● Requirement:
Each line of the entries that mentions the string "flip" needs to be reported.

[Dataset records]
• • •

### src/rtl/dds_sweep_ctrl.sv
// Sequences freq/phase/amp words for the dds: amplitude soft-start, stepped frequency sweep, ramp-down.
// Registered outputs; every change is gated by the dac_start sample strobe except start/stop handling.
`timescale 1ns/1ps
module dds_sweep_ctrl #(
  parameter int FW = 20,
  parameter int PW = 10,
  parameter int AW = 12,
  parameter int DW = 16
) (
  input  logic          clk,
  input  logic          rst,
  input  logic          start,
  input  logic          stop,
  input  logic          mode,
  input  logic [FW-1:0] f_start,
  input  logic [FW-1:0] f_stop,
  input  logic [FW-1:0] f_step,
  input  logic [DW-1:0] dwell,
  input  logic [AW-1:0] amp_target,
  input  logic [AW-1:0] amp_step,
  input  logic [PW-1:0] phase_in,
  input  logic          dac_start,
  output logic [FW-1:0] freq,
  output logic [PW-1:0] phase,
  output logic [AW-1:0] amp,
  output logic          busy,
  output logic          done,
  output logic          wrap
);

  typedef enum logic [1:0] {IDLE, RAMP_UP, SWEEP, RAMP_DOWN} state_t;

  state_t        state_q, state_d;
  logic [FW-1:0] freq_q, freq_d;
  logic [PW-1:0] phase_q, phase_d;
  logic [AW-1:0] amp_q, amp_d;
  logic          busy_q, busy_d, done_q, done_d, wrap_q, wrap_d;
  logic [DW-1:0] cnt_q, cnt_d;

  // configuration captured at an accepted start
  logic [FW-1:0] f_start_q, f_start_d, f_stop_q, f_stop_d, f_step_q, f_step_d;
  logic [DW-1:0] dwell_q, dwell_d;
  logic [AW-1:0] amp_tgt_q, amp_tgt_d, amp_step_q, amp_step_d;
  logic          mode_q, mode_d;

  logic [AW:0]   amp_up;
  logic [AW-1:0] amp_up_sat, amp_dn_sat;
  logic [FW:0]   freq_nxt;
  logic [DW-1:0] dwell_last;

  always_comb begin
    amp_up     = {1'b0, amp_q} + {1'b0, amp_step_q};
    amp_up_sat = (amp_step_q == '0 || amp_up >= {1'b0, amp_tgt_q}) ? amp_tgt_q : amp_up[AW-1:0];
    amp_dn_sat = (amp_step_q == '0 || amp_q <= amp_step_q) ? '0 : amp_q - amp_step_q;
    freq_nxt   = {1'b0, freq_q} + {1'b0, f_step_q};
    dwell_last = (dwell_q == '0) ? '0 : dwell_q - DW'(1);
  end

  always_comb begin
    state_d    = state_q;
    freq_d     = freq_q;
    phase_d    = phase_q;
    amp_d      = amp_q;
    busy_d     = busy_q;
    done_d     = 1'b0;
    wrap_d     = 1'b0;
    cnt_d      = cnt_q;
    f_start_d  = f_start_q;
    f_stop_d   = f_stop_q;
    f_step_d   = f_step_q;
    dwell_d    = dwell_q;
    amp_tgt_d  = amp_tgt_q;
    amp_step_d = amp_step_q;
    mode_d     = mode_q;
    case (state_q)
      IDLE: begin
        if (start && !stop) begin
          f_start_d  = f_start;
          f_stop_d   = f_stop;
          f_step_d   = f_step;
          dwell_d    = dwell;
          amp_tgt_d  = amp_target;
          amp_step_d = amp_step;
          mode_d     = mode;
          freq_d     = f_start;
          phase_d    = phase_in;
          amp_d      = '0;
          busy_d     = 1'b1;
          cnt_d      = '0;
          state_d    = RAMP_UP;
        end
      end
      RAMP_UP: begin
        if (stop) begin
          state_d = RAMP_DOWN;
        end else if (dac_start) begin
          amp_d = amp_up_sat;
          if (amp_up_sat == amp_tgt_q) begin
            cnt_d   = '0;
            state_d = SWEEP;
          end
        end
      end
      SWEEP: begin
        if (stop) begin
          state_d = RAMP_DOWN;
        end else if (dac_start) begin
          if (cnt_q == dwell_last) begin
            cnt_d = '0;
            if (freq_nxt <= {1'b0, f_stop_q}) begin
              freq_d = freq_nxt[FW-1:0];
            end else if (mode_q) begin
              freq_d = f_start_q;
              wrap_d = 1'b1;
            end else begin
              state_d = RAMP_DOWN;
            end
          end else begin
            cnt_d = cnt_q + DW'(1);
          end
        end
      end
      RAMP_DOWN: begin
        if (dac_start) begin
          amp_d = amp_dn_sat;
          if (amp_dn_sat == '0) begin
            busy_d  = 1'b0;
            done_d  = 1'b1;
            state_d = IDLE;
          end
        end
      end
      default: state_d = IDLE;
    endcase
  end

  always_ff @(posedge clk or negedge rst) begin
    if (!rst) begin
      state_q    <= IDLE;
      freq_q     <= '0;
      phase_q    <= '0;
      amp_q      <= '0;
      busy_q     <= 1'b0;
      done_q     <= 1'b0;
      wrap_q     <= 1'b0;
      cnt_q      <= '0;
      f_start_q  <= '0;
      f_stop_q   <= '0;
      f_step_q   <= '0;
      dwell_q    <= '0;
      amp_tgt_q  <= '0;
      amp_step_q <= '0;
      mode_q     <= 1'b0;
    end else begin
      state_q    <= state_d;
      freq_q     <= freq_d;
      phase_q    <= phase_d;
      amp_q      <= amp_d;
      busy_q     <= busy_d;
      done_q     <= done_d;
      wrap_q     <= wrap_d;
      cnt_q      <= cnt_d;
      f_start_q  <= f_start_d;
      f_stop_q   <= f_stop_d;
      f_step_q   <= f_step_d;
      dwell_q    <= dwell_d;
      amp_tgt_q  <= amp_tgt_d;
      amp_step_q <= amp_step_d;
      mode_q     <= mode_d;
    end
  end

  assign freq  = freq_q;
  assign phase = phase_q;
  assign amp   = amp_q;
  assign busy  = busy_q;
  assign done  = done_q;
  assign wrap  = wrap_q;

endmodule
## src/rtl/multi_sphere_renderer.sv

```systemverilog
// Multi-ball bouncing renderer: a shared motion FSM steps every ball once per top+2 cycles,
// and a 2-stage shading pipeline max-blends per-ball glow levels into a 4-bit intensity.
module multi_sphere_renderer #(
    parameter int          NBALLS    = 4,
    parameter int          COORD_W   = 7,
    parameter int          H_MAX     = 80,
    parameter int          V_MAX     = 60,
    parameter int          MARGIN    = 10,
    parameter int          RADIUS_SQ = 32,
    parameter int          GLOW      = 128,
    parameter int          SPD_W     = 21,
    parameter logic [15:0] START_DIR = 16'h00A5
) (
    input  logic                        clk,
    input  logic                        reset,
    input  logic [COORD_W-1:0]          pix_h,
    input  logic [COORD_W-1:0]          pix_v,
    input  logic                        pix_valid,
    input  logic [SPD_W-1:0]            top,
    input  logic [NBALLS-1:0]           ball_en,
    output logic [3:0]                  color,
    output logic                        color_valid,
    output logic [NBALLS*COORD_W-1:0]   ball_h,
    output logic [NBALLS*COORD_W-1:0]   ball_v
);

    localparam int D2_W = 2 * COORD_W + 1;
    localparam logic [COORD_W-1:0] LO_C   = COORD_W'(MARGIN);
    localparam logic [COORD_W-1:0] H_HI_C = COORD_W'(H_MAX - MARGIN);
    localparam logic [COORD_W-1:0] V_HI_C = COORD_W'(V_MAX - MARGIN);
    localparam logic [D2_W-1:0]    CORE_C = D2_W'(RADIUS_SQ + 16);
    localparam logic [D2_W-1:0]    GLOW_C = D2_W'(RADIUS_SQ + GLOW);

    typedef enum logic {COUNT, MOVE} phase_t;

    phase_t           phase_q, phase_d;
    logic [SPD_W-1:0] spd_cnt_q, spd_cnt_d;
    logic             do_move;
    logic             bounce_chk;
    logic [3:0]       lvl [NBALLS];
    logic [3:0]       max_lvl;
    logic [3:0]       color_q;
    logic             valid1_q, valid2_q;

    // A top lowered below the running count forces an immediate step.
    always_comb begin
        phase_d    = phase_q;
        spd_cnt_d  = spd_cnt_q;
        do_move    = 1'b0;
        bounce_chk = 1'b0;
        if (phase_q == MOVE || spd_cnt_q > top) begin
            do_move   = 1'b1;
            spd_cnt_d = '0;
            phase_d   = COUNT;
        end else begin
            spd_cnt_d = spd_cnt_q + SPD_W'(1);
            if (spd_cnt_q == top) begin
                bounce_chk = 1'b1;
                phase_d    = MOVE;
            end
        end
    end

    always_ff @(posedge clk or posedge reset) begin
        if (reset) begin
            phase_q   <= COUNT;
            spd_cnt_q <= '0;
        end else begin
            phase_q   <= phase_d;
            spd_cnt_q <= spd_cnt_d;
        end
    end

    function automatic logic [3:0] level_of(input logic [D2_W-1:0] d2);
        logic [D2_W-1:0] ramp;
        ramp = (d2 - CORE_C) >> 3;
        if (d2 < CORE_C)
            level_of = 4'd15;
        else if (d2 < GLOW_C && ramp < D2_W'(16))
            level_of = 4'd15 - ramp[3:0];
        else
            level_of = 4'd0;
    endfunction

    for (genvar gi = 0; gi < NBALLS; gi++) begin : g_ball
        logic [COORD_W-1:0]    h_q, h_d, v_q, v_d;
        logic                  dir_h_q, dir_h_d, dir_v_q, dir_v_d;
        logic signed [D2_W-1:0] dh, dv;
        logic [D2_W-1:0]       d2_d, d2_q;

        always_comb begin
            h_d     = h_q;
            v_d     = v_q;
            dir_h_d = dir_h_q;
            dir_v_d = dir_v_q;
            if (do_move) begin
                h_d = dir_h_q ? h_q + COORD_W'(1) : h_q - COORD_W'(1);
                v_d = dir_v_q ? v_q + COORD_W'(1) : v_q - COORD_W'(1);
            end
            if (bounce_chk) begin
                if (h_q < LO_C)   dir_h_d = 1'b1;
                if (h_q > H_HI_C) dir_h_d = 1'b0;
                if (v_q < LO_C)   dir_v_d = 1'b1;
                if (v_q > V_HI_C) dir_v_d = 1'b0;
            end
        end

        // Differences are formed at full square width so the products cannot overflow.
        assign dh   = $signed({{(COORD_W+1){1'b0}}, pix_h}) - $signed({{(COORD_W+1){1'b0}}, h_q});
        assign dv   = $signed({{(COORD_W+1){1'b0}}, pix_v}) - $signed({{(COORD_W+1){1'b0}}, v_q});
        assign d2_d = $unsigned(dh * dh) + $unsigned(dv * dv);

        always_ff @(posedge clk or posedge reset) begin
            if (reset) begin
                h_q     <= COORD_W'(16 + 12 * gi);
                v_q     <= COORD_W'(32);
                dir_h_q <= START_DIR[2*gi+1];
                dir_v_q <= START_DIR[2*gi];
                d2_q    <= '0;
            end else begin
                h_q     <= h_d;
                v_q     <= v_d;
                dir_h_q <= dir_h_d;
                dir_v_q <= dir_v_d;
                d2_q    <= d2_d;
            end
        end

        assign lvl[gi] = ball_en[gi] ? level_of(d2_q) : 4'd0;
        assign ball_h[gi*COORD_W +: COORD_W] = h_q;
        assign ball_v[gi*COORD_W +: COORD_W] = v_q;
    end

    always_comb begin
        max_lvl = '0;
        for (int i = 0; i < NBALLS; i++) begin
            if (lvl[i] > max_lvl) max_lvl = lvl[i];
        end
    end

    always_ff @(posedge clk or posedge reset) begin
        if (reset) begin
            color_q  <= '0;
            valid1_q <= 1'b0;
            valid2_q <= 1'b0;
        end else begin
            color_q  <= max_lvl;
            valid1_q <= pix_valid;
            valid2_q <= valid1_q;
        end
    end

    assign color       = color_q;
    assign color_valid = valid2_q;

endmodule

```

## config.mk

```make
export PLATFORM = sky130hd
export DESIGN_NAME = multi_sphere_renderer
export DESIGN_NICKNAME = d
export VERILOG_FILES = /design/src/rtl/multi_sphere_renderer.sv
export SDC_FILE = /design/constraint.sdc
export NUM_CORES = 2
export LEC_CHECK = 0
export ABC_AREA = 1
export BUFFER_PORTS_ARGS = -buffer_cell sky130_fd_sc_hd__buf_2
export CORE_ASPECT_RATIO = 0.5
export CORE_MARGIN = 3
export CORE_UTILIZATION = 45
export DETAILED_ROUTE_END_ITERATION = 7
export GPL_ROUTABILITY_DRIVEN = 0
export GPL_TIMING_DRIVEN = 1
export HOLD_SLACK_MARGIN = 0.05
export PLACE_DENSITY_LB_ADDON = 0.05
export SETUP_SLACK_MARGIN = 0.3
export SLEW_MARGIN = 20
export SYNTH_ARGS = -nofsm -noshare
export SYNTH_HDL_FRONTEND = slang
export SYNTH_SLANG_ARGS = --single-unit
```

## constraint.sdc

```tcl
create_clock -name clk -period 8.31 [get_ports clk]
set_clock_uncertainty 0.2 [all_clocks]
set_input_delay 1.662 -clock clk [delete_from_list [all_inputs] [get_ports clk]]
set_output_delay 1.662 -clock clk [all_outputs]
set_load 0.005 [all_outputs]
```

==> qor.yml <==
status: "completed"
core_area_sq_mm: 0.05826
hpwl_microns: 55780
drc: 0
final_max_slew_viol_count: 0
initial_core_util_pct: 46.25
numPortBuffers: 102
tritoncts: "yes"
critPathCaptureType: "register"
worstPathMaxFanout: 5
fmax_mhz: 128.9
worstPathArrival_ps: 7950
min_to: "color_valid"
drive_gt1_share_pct: 11.59
cts.sinks: 140
drtIter0Drc: 1084
rsz0062_at_grt: "true"
synth_warnings: 0
rows: 62
netlist_area_sq_mm: 0.02695
dieArea_sq_mm: 0.06303
layout_common_cells: "842 x inv_1, 468 x nand2_1, 441 x fa_1, 330 x nor2_1, 291 x ha_1"
syn_avg_cell_area_sq_um: 8.274
num_vias: 20617
root_buffer: "clkbuf_16"
synth-edff-count: 0
layout_commonest_cell: "inv_1"
track_usage_pct: 21.26
cpMostUsedCell: "fa_1"
period_needed_ps: 7760
multi_input_area_sq_mm: 0.02028
fill_cells: 5629
clockBufferDepth: 2
ctsHtreeMaxLevel: 4
min_path_type: "reg2reg"
cts-hold-fix-buffers: 0
synth_area_leaders: "fa_1 33%, ha_1 14%, inv_1 12%, dfrtp_1 11%, nand2_1 6.5%"
reg2reg_slack_ps: 1450
worstPathRequired_ps: 8500
synth_cell_types: 55
hold_path_startpoint: "valid1_q"
post_dp_cell_area_sq_mm: 0.02944
fin_nets: 4283
via_per_inst: 4.781
worstRegToRegCells: 29
syn2layout_area_growth_pct: 12.44
grt_pass1_vias: 20332
critPathSlowestCell: "fa_1"
cp-start-kind: "primary input"
timing.rr.end: "g_ball[1].d2_q[14]"
period_share_pct: 93.39
hold_depth: 0
cts_made_buffers: 17
antenna_found_initial: 2
die_h_microns: 179.0
synth-async-reset-ratio_pct: 100.0
ios: 103
finalSetupTns_ps: 0
r2r_start: "g_ball[1].h_q[2]"
hold_ws_ps: 149.8
ff_latch_area_sq_mm: 0.003525
grt_pass1_wl_microns: 105400
relSlewSlack_pct: 33.09
max_cap_violations: 0
wl_microns: 64440
hold_viol_final: 0
synth_top_area_share_pct: 32.91
stdcell_area_sq_mm: 0.03030
postSynthRegisterBits: 140
path_clk_slew_ps: 70
worst_pin_slew_ps: 1004
yosysTopAreaCell: "fa_1"
cp_slowest_stage_delay_ps: 570
fp.dieW_microns: 352.1
syn-num-nets: 4042
antenna_left: 0
gr-total-overflow: 0
pre_cts_ws_ps: -38.79
grt_start_max_net_pins: 83
worstSetupPathType: "in2reg"
synth_flop_cell: "dfrtp_1"
drt-wirelength-per-cell_microns: 14.94
dr.pass1.iters: 6
syn_inst: 3257
setup_violations: 0
synth_seq_area_share_pct: 13.08
clk_latency_ps: 480
layout_setup_ws_ps: 549.7
## cell usage after synthesis, types with 5 or more instances
cell type and number:
a21o_1 7, a21oi_1 118, a31oi_1 12, buf_6 5
clkbuf_1 18, dfrtp_1 123, dfstp_2 17, fa_1 443
ha_1 300, inv_1 846, inv_2 8, nand2_1 468
nand2_2 6, nand3_1 117, nand3b_1 5, nand4_1 14
nor2_1 347, nor3_1 16, nor3_2 9, o2111ai_1 5
o211ai_1 5, o21ai_0 102, o21ai_1 22, or2_2 14
xnor2_1 44, xor2_1 122
## through the flow
stage,std cells,utilization [%]
finish,4312,52.01
global placement,4278,50.53
detailed placement,4278,50.53
CTS,4310,51.54
floorplan,3257,-
global route,4311,52.01
## how the worst max path moves through the flow
| stage | from | endpoint | cells after the start |
|---|---|---|---|
| 5_1_grt | pix_v[0] | g_ball[1].d2_q[14] | 29 |
| 4_1_cts | pix_v[0] | g_ball[2].d2_q[12] | 30 |
| 3_3_place_gp | pix_v[0] | g_ball[0].d2_q[14] | 33 |
| 3_5_place_dp | pix_v[0] | g_ball[2].d2_q[12] | 30 |
| 6_report | pix_h[0] | g_ball[1].d2_q[11] | 29 |
| 2_1_floorplan | pix_v[2] | g_ball[0].d2_q[14] | 27 |
## layout make-up
| class | instances | share of cell area [%] |
|---|---|---|
| Tap cell | 800 | 3.303 |
| Timing Repair Buffer | 255 | 5.583 |
| Sequential cell | 140 | 11.63 |
| Clock buffer | 18 | 1.449 |
| Inverter | 856 | 10.62 |
| Multi-Input combinational cell | 2228 | 66.92 |
| Clock inverter | 14 | 0.4831 |
| Antenna cell | 1 | 0.008259 |
## flip-flops by register name, indices dropped and copies added, names as in the netlist, 4 cells and up
signal and count:
g_ball.dir_h_q 4, spd_cnt_q 21, g_ball.h_q 28, g_ball.d2_q 48, g_ball.v_q 28, g_ball.dir_v_q 4
color 4
## cells by family after synthesis
kind of cell / synth area share, %
flip-flops: 13.08
AND/OR/NAND/NOR: 15.63
XOR/XNOR: 5.576
buffers and inverters: 12.64
adder cells (fa/ha/maj): 46.84
AO/OA/AOI/OAI: 6.227
## critical path, delay by kind of cell
kind / cells / cell delay (ps)
AO/OA/AOI/OAI: 6 / 990
XOR/XNOR: 2 / 450
adder cells (fa/ha/maj): 9 / 3780
buffers and inverters: 9 / 690
AND/OR/NAND/NOR: 3 / 360
## what timing repair did
item	CTS	global route
buffers inserted	0	1
endpoints found under the setup margin	0	20
gates resized for setup	0	61
## routing by layer
metal	track usage (%)	wire (microns)
met5	0	0
met4	4.222	781
met3	2.531	2055
met2	35.44	30460
met1	30.15	31150
Power is not shown: default switching activity piles up to over one toggle a cycle in this logic, so the estimate is an artifact.
<file path="src/rtl/flag_pkg.sv">
// Shared constants for the 8088 FLAGS controller: opFL codes, flag bit positions,
// reserved-bit masks and the reset image.
package flag_pkg;

    localparam logic [2:0] OPF_NOP = 3'b000;
    localparam logic [2:0] OPF_CLC = 3'b001;
    localparam logic [2:0] OPF_CMC = 3'b010;
    localparam logic [2:0] OPF_STC = 3'b011;
    localparam logic [2:0] OPF_CLD = 3'b100;
    localparam logic [2:0] OPF_STI = 3'b101;
    localparam logic [2:0] OPF_CLI = 3'b110;
    localparam logic [2:0] OPF_STD = 3'b111;

    localparam int FL_CF = 0;
    localparam int FL_PF = 2;
    localparam int FL_AF = 4;
    localparam int FL_ZF = 6;
    localparam int FL_SF = 7;
    localparam int FL_TF = 8;
    localparam int FL_IF = 9;
    localparam int FL_DF = 10;
    localparam int FL_OF = 11;

    // Reserved bits 15:12 and 1 read as one, bits 3 and 5 read as zero.
    localparam logic [15:0] FLAGS_FORCE1 = 16'hF002;
    localparam logic [15:0] FLAGS_FORCE0 = 16'h0028;
    localparam logic [15:0] FLAGS_RST    = 16'hF002;

    typedef enum logic {
        ST_IDLE  = 1'b0,
        ST_APPLY = 1'b1
    } state_t;

    function automatic logic [15:0] fix_reserved(input logic [15:0] f);
        return (f | FLAGS_FORCE1) & ~FLAGS_FORCE0;
    endfunction

endpackage

</file>
<file path="src/rtl/flag_op_dec.sv">
// Combinational decode of a registered opFL code into one-hot flag actions.
module flag_op_dec
    import flag_pkg::*;
(
    input  logic [2:0] op_i,
    output logic       clr_cf_o,
    output logic       clr_df_o,
    output logic       clr_if_o,
    output logic       set_cf_o,
    output logic       set_df_o,
    output logic       set_if_o,
    output logic       tog_cf_o
);

    always_comb begin
        clr_cf_o = 1'b0;
        clr_df_o = 1'b0;
        clr_if_o = 1'b0;
        set_cf_o = 1'b0;
        set_df_o = 1'b0;
        set_if_o = 1'b0;
        tog_cf_o = 1'b0;
        case (op_i)
            OPF_CLC: clr_cf_o = 1'b1;
            OPF_CMC: tog_cf_o = 1'b1;
            OPF_STC: set_cf_o = 1'b1;
            OPF_CLD: clr_df_o = 1'b1;
            OPF_STI: set_if_o = 1'b1;
            OPF_CLI: clr_if_o = 1'b1;
            OPF_STD: set_df_o = 1'b1;
            default: ;
        endcase
    end

endmodule

</file>
<file path="src/rtl/flag_ctrl_unit.sv">
// FLAGS sequencing controller: flag-op handshake FSM, per-bit write arbitration,
// FLAGS register and the STI interrupt shadow (enabled by FLAG_STI_SHADOW_EN).
module flag_ctrl_unit
    import flag_pkg::*;
(
    input  logic        clk,
    input  logic        rst,
    input  logic        op_valid,
    output logic        op_ready,
    input  logic [2:0]  opFL,
    output logic        op_done,
    input  logic        alu_we,
    input  logic [5:0]  alu_flags,
    input  logic [5:0]  alu_mask,
    input  logic        pop_we,
    input  logic [15:0] pop_data,
    input  logic        instr_retire,
    input  logic        int_ack,
    output logic [15:0] flags,
    output logic        irq_inhibit
);

    state_t      state_q, state_d;
    logic [2:0]  op_q, op_d;
    logic [15:0] flags_q, flags_d;
    logic        commit;

    logic clr_cf, clr_df, clr_if, set_cf, set_df, set_if, tog_cf;

    flag_op_dec u_dec (
        .op_i     (op_q),
        .clr_cf_o (clr_cf),
        .clr_df_o (clr_df),
        .clr_if_o (clr_if),
        .set_cf_o (set_cf),
        .set_df_o (set_df),
        .set_if_o (set_if),
        .tog_cf_o (tog_cf)
    );

    always_ff @(posedge clk or posedge rst) begin
        if (rst) begin
            state_q <= ST_IDLE;
            op_q    <= OPF_NOP;
            flags_q <= FLAGS_RST;
        end else begin
            state_q <= state_d;
            op_q    <= op_d;
            flags_q <= flags_d;
        end
    end

    always_comb begin
        state_d  = state_q;
        op_d     = op_q;
        op_ready = 1'b0;
        op_done  = 1'b0;
        case (state_q)
            ST_IDLE: begin
                op_ready = 1'b1;
                if (op_valid) begin
                    op_d    = opFL;
                    state_d = ST_APPLY;
                end
            end
            ST_APPLY: begin
                op_done = 1'b1;
                state_d = ST_IDLE;
            end
            default: state_d = ST_IDLE;
        endcase
    end

    assign commit = (state_q == ST_APPLY);

`ifdef FLAG_STI_SHADOW_EN
    logic pend_q, pend_d;

    always_ff @(posedge clk or posedge rst) begin
        if (rst) pend_q <= 1'b0;
        else     pend_q <= pend_d;
    end

    assign irq_inhibit = pend_q;
`else
    logic retire_unused;
    assign retire_unused = instr_retire;
    assign irq_inhibit   = 1'b0;
`endif

    // Sources are applied lowest priority first so higher ones overwrite only their own bits.
    always_comb begin
        flags_d = flags_q;
`ifdef FLAG_STI_SHADOW_EN
        pend_d  = pend_q;
`endif
        if (alu_we) begin
            if (alu_mask[0]) flags_d[FL_CF] = alu_flags[0];
            if (alu_mask[1]) flags_d[FL_PF] = alu_flags[1];
            if (alu_mask[2]) flags_d[FL_AF] = alu_flags[2];
            if (alu_mask[3]) flags_d[FL_ZF] = alu_flags[3];
            if (alu_mask[4]) flags_d[FL_SF] = alu_flags[4];
            if (alu_mask[5]) flags_d[FL_OF] = alu_flags[5];
        end
`ifdef FLAG_STI_SHADOW_EN
        if (instr_retire && pend_q) begin
            flags_d[FL_IF] = 1'b1;
            pend_d         = 1'b0;
        end
`endif
        if (commit) begin
            if (clr_cf) flags_d[FL_CF] = 1'b0;
            if (set_cf) flags_d[FL_CF] = 1'b1;
            if (tog_cf) flags_d[FL_CF] = ~flags_q[FL_CF];
            if (clr_df) flags_d[FL_DF] = 1'b0;
            if (set_df) flags_d[FL_DF] = 1'b1;
            if (clr_if) begin
                flags_d[FL_IF] = 1'b0;
`ifdef FLAG_STI_SHADOW_EN
                pend_d = 1'b0;
`endif
            end
            if (set_if) begin
`ifdef FLAG_STI_SHADOW_EN
                // A retire in this same cycle may already have opened IF.
                if (flags_d[FL_IF]) flags_d[FL_IF] = 1'b1;
                else                pend_d         = 1'b1;
`else
                flags_d[FL_IF] = 1'b1;
`endif
            end
        end
        if (pop_we) begin
            flags_d = fix_reserved(pop_data);
`ifdef FLAG_STI_SHADOW_EN
            pend_d  = 1'b0;
`endif
        end
        if (int_ack) begin
            flags_d[FL_IF] = 1'b0;
            flags_d[FL_TF] = 1'b0;
`ifdef FLAG_STI_SHADOW_EN
            pend_d = 1'b0;
`endif
        end
    end

    assign flags = flags_q;

endmodule

</file>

• • •

● Solved exercise:
## flip-flops by register name, indices dropped and copies added, names as in the netlist, 4 cells and up
flip-flops: 13.08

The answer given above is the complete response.